Activity - Scan each line of the records for the word "registers" and extract the ones that have it.

(Collected data entries)
- - - - -

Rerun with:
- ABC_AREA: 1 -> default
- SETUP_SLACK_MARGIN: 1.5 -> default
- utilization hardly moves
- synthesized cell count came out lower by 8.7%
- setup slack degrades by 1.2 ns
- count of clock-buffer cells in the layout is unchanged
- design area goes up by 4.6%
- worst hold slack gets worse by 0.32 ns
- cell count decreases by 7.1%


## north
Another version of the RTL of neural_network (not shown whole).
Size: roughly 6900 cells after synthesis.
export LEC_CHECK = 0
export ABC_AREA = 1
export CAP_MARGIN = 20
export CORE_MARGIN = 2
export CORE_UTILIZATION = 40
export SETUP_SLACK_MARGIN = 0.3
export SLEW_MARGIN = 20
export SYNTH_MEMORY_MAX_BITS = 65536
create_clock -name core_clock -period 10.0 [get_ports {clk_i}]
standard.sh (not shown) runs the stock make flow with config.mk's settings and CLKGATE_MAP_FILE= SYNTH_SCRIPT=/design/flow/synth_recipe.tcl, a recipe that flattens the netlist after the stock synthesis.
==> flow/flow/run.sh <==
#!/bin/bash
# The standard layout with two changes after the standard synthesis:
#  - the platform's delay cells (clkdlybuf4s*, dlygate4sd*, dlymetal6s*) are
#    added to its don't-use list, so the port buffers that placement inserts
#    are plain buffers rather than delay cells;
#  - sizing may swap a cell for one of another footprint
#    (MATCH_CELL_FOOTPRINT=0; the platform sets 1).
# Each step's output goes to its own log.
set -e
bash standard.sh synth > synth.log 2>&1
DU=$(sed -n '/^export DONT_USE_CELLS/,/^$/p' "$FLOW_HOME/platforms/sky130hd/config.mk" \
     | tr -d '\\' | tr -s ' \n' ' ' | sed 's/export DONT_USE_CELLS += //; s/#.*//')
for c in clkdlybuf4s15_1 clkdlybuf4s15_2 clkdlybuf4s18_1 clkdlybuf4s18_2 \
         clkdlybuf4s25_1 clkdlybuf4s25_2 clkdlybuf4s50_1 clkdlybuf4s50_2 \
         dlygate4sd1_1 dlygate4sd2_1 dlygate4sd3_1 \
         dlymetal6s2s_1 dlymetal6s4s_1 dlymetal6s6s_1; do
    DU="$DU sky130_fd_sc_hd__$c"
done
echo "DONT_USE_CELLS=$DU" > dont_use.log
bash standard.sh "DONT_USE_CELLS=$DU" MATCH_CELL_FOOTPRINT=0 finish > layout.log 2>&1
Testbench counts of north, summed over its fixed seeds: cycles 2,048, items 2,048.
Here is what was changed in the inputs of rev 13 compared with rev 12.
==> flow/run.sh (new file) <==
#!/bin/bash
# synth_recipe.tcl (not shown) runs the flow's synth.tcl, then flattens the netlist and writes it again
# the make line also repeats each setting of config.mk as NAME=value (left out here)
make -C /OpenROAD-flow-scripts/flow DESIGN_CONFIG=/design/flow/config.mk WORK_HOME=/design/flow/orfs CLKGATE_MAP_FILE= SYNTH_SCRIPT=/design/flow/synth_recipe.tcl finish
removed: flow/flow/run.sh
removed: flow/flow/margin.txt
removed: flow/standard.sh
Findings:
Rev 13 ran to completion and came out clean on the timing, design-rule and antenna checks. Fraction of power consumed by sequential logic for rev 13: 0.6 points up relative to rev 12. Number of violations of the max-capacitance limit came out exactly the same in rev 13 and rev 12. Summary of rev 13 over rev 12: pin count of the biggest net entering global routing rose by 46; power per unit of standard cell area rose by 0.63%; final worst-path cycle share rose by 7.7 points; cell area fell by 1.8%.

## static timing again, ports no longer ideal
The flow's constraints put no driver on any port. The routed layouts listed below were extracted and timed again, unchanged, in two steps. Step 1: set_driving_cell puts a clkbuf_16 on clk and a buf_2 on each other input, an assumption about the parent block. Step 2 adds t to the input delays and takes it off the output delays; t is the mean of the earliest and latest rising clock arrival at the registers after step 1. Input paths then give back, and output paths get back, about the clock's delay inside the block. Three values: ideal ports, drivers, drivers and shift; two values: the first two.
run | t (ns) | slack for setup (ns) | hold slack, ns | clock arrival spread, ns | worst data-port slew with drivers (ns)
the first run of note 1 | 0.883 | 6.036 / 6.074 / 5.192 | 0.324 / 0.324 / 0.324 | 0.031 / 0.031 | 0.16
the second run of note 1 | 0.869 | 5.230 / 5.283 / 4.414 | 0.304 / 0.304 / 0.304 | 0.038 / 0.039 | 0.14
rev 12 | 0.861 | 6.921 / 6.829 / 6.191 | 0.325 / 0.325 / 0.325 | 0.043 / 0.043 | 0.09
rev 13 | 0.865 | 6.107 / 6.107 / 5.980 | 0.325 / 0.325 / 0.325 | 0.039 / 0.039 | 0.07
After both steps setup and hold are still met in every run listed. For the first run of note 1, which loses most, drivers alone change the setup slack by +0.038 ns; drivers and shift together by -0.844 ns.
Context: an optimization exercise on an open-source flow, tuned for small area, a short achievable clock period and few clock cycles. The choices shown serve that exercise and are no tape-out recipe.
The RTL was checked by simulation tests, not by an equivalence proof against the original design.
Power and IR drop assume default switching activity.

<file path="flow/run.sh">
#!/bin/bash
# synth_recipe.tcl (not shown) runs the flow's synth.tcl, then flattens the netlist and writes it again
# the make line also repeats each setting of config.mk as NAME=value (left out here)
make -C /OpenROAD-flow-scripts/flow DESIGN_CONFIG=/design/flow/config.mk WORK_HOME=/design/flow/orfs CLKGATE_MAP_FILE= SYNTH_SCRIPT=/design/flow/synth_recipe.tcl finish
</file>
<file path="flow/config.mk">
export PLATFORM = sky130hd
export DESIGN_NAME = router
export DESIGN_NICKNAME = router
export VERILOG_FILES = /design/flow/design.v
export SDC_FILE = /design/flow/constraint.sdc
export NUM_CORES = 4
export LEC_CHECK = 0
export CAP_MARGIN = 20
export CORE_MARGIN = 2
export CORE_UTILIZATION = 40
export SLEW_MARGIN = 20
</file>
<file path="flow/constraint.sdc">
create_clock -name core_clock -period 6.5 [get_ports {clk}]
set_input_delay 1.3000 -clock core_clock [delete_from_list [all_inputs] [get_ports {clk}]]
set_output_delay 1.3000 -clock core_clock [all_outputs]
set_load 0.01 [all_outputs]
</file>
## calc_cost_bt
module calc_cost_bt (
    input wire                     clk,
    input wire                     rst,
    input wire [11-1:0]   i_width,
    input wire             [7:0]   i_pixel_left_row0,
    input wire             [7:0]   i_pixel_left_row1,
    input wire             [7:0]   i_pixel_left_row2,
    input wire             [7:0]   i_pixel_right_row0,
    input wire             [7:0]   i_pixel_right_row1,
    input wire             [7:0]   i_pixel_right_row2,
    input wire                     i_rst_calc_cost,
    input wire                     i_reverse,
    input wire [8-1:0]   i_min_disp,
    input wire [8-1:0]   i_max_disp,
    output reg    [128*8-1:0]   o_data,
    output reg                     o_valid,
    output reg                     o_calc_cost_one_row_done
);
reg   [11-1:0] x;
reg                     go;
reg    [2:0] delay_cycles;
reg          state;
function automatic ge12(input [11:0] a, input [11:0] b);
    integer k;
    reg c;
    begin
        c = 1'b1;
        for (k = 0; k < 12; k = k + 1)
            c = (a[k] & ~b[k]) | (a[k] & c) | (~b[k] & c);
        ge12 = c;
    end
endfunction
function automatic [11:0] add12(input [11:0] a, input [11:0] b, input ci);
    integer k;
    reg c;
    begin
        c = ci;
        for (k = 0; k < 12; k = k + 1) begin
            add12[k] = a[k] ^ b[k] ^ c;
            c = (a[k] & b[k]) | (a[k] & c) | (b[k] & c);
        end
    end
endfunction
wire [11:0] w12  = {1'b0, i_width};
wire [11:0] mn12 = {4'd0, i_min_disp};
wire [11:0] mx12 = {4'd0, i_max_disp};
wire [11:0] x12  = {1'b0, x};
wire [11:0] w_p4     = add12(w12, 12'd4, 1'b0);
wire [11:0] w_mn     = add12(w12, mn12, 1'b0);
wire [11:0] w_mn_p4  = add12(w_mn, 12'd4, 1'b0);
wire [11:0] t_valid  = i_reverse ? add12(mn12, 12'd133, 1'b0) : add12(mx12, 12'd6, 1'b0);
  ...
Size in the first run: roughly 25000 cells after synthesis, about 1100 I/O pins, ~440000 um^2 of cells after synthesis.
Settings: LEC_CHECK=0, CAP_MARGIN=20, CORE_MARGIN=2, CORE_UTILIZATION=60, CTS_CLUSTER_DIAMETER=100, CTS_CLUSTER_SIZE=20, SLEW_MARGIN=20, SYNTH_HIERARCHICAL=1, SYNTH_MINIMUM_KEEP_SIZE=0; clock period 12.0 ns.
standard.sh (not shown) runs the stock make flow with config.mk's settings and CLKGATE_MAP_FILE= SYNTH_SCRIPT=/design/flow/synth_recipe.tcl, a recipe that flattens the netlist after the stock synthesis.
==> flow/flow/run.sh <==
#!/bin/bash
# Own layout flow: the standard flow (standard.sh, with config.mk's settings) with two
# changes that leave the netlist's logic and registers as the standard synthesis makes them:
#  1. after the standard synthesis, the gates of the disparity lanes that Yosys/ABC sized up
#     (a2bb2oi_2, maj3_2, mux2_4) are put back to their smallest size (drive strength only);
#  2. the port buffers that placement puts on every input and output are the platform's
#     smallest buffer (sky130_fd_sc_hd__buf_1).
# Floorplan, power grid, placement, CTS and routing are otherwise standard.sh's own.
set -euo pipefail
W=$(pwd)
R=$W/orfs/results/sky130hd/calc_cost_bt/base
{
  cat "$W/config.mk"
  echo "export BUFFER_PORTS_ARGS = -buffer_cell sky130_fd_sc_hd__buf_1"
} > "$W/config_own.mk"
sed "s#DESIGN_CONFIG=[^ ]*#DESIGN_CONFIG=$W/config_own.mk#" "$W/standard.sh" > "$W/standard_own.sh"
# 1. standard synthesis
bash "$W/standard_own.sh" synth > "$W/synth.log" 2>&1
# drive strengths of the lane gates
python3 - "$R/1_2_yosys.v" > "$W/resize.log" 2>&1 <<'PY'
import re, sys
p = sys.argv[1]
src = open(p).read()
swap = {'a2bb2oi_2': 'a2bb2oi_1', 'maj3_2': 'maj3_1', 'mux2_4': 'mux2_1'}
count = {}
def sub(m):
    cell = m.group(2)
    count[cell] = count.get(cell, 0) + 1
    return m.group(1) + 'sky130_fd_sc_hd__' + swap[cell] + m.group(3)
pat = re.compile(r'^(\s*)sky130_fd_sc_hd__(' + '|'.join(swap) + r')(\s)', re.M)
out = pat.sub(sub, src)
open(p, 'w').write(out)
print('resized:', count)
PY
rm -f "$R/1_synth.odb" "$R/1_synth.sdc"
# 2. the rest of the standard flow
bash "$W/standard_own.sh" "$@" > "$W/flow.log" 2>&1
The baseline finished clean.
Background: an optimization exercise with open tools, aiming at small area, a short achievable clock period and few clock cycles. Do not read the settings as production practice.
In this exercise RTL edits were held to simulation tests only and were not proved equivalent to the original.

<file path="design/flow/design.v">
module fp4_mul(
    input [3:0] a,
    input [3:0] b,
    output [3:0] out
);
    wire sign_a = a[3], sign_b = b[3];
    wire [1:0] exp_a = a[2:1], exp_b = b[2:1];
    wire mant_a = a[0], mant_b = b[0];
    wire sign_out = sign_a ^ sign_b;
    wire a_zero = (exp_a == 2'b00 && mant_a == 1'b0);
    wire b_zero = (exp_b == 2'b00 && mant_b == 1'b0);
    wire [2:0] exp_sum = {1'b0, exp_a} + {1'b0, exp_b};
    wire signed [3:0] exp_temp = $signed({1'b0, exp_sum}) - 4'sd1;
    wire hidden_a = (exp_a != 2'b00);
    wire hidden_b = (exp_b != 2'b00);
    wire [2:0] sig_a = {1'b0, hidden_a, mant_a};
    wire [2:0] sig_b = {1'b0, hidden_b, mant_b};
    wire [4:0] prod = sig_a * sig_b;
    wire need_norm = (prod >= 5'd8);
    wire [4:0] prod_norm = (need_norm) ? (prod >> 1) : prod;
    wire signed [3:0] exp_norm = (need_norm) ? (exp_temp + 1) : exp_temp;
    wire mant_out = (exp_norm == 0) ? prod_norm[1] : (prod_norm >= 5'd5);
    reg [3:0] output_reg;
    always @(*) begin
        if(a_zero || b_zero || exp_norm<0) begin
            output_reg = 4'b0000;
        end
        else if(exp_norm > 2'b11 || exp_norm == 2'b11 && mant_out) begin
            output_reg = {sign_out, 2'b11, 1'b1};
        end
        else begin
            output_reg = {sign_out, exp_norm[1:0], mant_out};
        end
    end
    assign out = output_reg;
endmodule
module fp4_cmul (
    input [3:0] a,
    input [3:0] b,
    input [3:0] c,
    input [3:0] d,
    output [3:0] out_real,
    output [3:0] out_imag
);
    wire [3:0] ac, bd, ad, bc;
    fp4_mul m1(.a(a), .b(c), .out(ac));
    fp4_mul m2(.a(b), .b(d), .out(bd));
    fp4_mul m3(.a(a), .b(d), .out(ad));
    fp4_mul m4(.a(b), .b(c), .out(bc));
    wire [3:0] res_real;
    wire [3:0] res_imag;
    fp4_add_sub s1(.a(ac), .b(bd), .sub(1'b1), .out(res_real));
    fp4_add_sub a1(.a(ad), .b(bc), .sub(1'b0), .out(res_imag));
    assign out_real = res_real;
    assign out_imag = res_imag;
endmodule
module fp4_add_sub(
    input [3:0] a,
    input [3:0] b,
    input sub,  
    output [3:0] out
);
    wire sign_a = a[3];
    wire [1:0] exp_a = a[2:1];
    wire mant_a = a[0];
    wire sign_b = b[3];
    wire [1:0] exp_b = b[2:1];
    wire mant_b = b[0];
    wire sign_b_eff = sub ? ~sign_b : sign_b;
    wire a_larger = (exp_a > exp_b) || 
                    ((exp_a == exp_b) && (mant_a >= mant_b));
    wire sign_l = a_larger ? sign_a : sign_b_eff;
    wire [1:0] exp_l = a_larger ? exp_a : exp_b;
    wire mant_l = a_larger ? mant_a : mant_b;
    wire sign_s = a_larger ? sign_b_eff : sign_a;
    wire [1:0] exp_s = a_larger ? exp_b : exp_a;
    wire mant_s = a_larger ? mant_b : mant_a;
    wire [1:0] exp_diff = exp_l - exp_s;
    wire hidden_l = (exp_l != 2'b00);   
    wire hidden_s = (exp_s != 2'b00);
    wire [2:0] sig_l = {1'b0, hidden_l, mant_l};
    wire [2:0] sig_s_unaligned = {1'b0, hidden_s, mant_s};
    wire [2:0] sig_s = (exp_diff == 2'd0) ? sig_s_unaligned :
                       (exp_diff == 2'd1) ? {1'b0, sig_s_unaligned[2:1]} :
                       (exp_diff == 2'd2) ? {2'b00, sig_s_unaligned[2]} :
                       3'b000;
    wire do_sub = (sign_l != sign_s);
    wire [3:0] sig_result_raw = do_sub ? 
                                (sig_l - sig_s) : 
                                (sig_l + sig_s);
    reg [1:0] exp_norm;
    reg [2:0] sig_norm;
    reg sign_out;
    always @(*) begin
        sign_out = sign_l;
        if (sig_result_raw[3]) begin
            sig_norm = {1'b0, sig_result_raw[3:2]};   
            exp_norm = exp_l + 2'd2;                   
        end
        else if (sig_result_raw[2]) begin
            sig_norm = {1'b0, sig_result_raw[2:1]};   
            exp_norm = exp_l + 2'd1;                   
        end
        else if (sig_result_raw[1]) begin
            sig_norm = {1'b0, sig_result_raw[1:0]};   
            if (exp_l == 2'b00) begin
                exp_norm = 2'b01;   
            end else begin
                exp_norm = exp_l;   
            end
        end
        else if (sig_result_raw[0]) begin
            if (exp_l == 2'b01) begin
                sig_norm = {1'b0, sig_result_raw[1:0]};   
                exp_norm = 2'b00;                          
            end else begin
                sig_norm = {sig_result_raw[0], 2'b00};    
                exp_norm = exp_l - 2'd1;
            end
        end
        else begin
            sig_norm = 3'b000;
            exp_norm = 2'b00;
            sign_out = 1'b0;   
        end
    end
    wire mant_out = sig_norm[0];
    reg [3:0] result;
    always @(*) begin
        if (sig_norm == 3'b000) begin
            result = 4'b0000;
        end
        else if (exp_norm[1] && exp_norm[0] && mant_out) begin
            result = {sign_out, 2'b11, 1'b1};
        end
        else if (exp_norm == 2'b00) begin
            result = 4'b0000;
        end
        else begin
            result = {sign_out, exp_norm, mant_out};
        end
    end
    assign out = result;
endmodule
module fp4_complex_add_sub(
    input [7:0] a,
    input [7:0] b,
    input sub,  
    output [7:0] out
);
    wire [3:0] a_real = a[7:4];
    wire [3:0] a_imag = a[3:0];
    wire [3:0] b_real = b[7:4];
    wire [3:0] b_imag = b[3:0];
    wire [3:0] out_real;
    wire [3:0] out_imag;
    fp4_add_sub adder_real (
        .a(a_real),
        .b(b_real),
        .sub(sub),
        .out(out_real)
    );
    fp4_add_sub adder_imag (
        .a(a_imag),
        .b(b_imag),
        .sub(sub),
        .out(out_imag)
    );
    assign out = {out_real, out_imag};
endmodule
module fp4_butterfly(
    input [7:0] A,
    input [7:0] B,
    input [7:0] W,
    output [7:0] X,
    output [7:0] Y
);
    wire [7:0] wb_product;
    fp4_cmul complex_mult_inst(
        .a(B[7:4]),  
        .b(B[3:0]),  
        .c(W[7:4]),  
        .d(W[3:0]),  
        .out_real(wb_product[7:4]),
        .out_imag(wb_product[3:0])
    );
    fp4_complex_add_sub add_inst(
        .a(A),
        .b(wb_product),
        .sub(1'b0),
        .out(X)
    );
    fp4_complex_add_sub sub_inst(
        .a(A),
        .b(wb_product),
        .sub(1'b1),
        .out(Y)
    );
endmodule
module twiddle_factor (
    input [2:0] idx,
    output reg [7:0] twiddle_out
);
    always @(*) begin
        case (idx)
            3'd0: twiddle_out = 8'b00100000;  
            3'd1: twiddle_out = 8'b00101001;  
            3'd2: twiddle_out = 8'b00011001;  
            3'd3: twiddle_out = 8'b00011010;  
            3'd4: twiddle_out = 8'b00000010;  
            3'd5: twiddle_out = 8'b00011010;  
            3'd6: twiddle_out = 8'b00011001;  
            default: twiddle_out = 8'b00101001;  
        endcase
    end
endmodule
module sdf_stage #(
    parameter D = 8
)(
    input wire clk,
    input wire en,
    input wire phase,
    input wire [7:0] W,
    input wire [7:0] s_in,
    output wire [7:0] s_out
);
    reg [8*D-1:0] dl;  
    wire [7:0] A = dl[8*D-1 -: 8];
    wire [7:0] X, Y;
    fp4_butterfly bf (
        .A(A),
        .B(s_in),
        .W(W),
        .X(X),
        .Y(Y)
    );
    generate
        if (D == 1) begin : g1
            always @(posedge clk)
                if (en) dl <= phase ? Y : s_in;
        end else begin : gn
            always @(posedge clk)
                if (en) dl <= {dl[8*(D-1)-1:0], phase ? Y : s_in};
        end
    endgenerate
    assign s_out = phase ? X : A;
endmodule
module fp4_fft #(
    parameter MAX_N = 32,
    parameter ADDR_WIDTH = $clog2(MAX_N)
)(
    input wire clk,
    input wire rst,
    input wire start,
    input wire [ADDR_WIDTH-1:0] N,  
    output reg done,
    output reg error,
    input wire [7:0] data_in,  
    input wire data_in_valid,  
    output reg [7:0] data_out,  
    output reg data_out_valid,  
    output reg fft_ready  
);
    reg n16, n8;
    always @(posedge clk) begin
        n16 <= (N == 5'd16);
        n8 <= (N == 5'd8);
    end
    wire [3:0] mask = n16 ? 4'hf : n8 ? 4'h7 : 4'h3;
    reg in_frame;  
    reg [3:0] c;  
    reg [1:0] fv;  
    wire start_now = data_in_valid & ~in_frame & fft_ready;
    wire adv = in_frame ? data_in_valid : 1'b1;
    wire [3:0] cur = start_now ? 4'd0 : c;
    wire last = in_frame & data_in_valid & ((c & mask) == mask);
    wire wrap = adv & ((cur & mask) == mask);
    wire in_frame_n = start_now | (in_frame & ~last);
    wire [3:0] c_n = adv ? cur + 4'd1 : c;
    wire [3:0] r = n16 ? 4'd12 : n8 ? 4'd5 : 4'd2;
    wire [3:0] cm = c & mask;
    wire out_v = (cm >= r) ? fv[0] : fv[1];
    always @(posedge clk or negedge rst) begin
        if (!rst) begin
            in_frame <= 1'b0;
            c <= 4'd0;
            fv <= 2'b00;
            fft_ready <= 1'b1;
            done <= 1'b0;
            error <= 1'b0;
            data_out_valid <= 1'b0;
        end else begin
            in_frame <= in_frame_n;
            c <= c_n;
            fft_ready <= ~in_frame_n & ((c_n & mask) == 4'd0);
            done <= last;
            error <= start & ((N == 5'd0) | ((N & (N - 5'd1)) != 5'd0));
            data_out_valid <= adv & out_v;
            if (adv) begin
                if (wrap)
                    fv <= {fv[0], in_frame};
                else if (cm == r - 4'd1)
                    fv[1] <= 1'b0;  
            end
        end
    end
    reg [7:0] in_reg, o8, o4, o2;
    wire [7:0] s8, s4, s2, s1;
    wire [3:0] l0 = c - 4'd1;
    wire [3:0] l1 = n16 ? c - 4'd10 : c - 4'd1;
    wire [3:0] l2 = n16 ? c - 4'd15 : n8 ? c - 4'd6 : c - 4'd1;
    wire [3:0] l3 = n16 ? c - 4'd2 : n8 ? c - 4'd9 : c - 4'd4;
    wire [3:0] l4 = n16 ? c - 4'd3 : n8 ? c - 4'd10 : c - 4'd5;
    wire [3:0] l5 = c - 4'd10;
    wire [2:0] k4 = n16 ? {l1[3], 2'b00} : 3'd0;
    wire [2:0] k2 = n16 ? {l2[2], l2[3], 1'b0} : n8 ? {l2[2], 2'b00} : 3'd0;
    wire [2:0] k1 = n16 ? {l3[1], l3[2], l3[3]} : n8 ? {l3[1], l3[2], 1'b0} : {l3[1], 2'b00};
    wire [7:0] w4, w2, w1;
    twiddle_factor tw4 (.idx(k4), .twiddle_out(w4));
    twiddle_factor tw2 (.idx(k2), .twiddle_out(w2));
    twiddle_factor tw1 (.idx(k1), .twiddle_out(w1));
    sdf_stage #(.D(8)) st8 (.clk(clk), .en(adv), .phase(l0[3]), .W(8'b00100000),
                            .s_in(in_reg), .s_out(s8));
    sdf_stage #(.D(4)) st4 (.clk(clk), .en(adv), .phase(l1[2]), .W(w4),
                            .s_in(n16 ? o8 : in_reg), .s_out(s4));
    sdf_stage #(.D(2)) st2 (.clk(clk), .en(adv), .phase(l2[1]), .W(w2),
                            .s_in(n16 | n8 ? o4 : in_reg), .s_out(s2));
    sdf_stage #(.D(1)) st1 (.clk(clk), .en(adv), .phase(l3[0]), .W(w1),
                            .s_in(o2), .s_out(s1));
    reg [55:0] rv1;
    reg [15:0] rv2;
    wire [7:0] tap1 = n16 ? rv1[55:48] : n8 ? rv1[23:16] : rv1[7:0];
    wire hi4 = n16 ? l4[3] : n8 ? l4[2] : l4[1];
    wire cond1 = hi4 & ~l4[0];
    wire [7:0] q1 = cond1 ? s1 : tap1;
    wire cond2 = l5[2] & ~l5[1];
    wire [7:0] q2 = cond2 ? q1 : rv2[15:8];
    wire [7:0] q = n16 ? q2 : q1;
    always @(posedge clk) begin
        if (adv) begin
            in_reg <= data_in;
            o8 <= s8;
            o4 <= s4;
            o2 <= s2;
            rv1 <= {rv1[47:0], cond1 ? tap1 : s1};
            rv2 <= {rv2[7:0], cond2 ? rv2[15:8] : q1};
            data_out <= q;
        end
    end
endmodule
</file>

- - - - -

Expected answer -
The flow's constraints put no driver on any port. The routed layouts listed below were extracted and timed again, unchanged, in two steps. Step 1: set_driving_cell puts a clkbuf_16 on clk and a buf_2 on each other input, an assumption about the parent block. Step 2 adds t to the input delays and takes it off the output delays; t is the mean of the earliest and latest rising clock arrival at the registers after step 1. Input paths then give back, and output paths get back, about the clock's delay inside the block. Three values: ideal ports, drivers, drivers and shift; two values: the first two.
# changes that leave the netlist's logic and registers as the standard synthesis makes them:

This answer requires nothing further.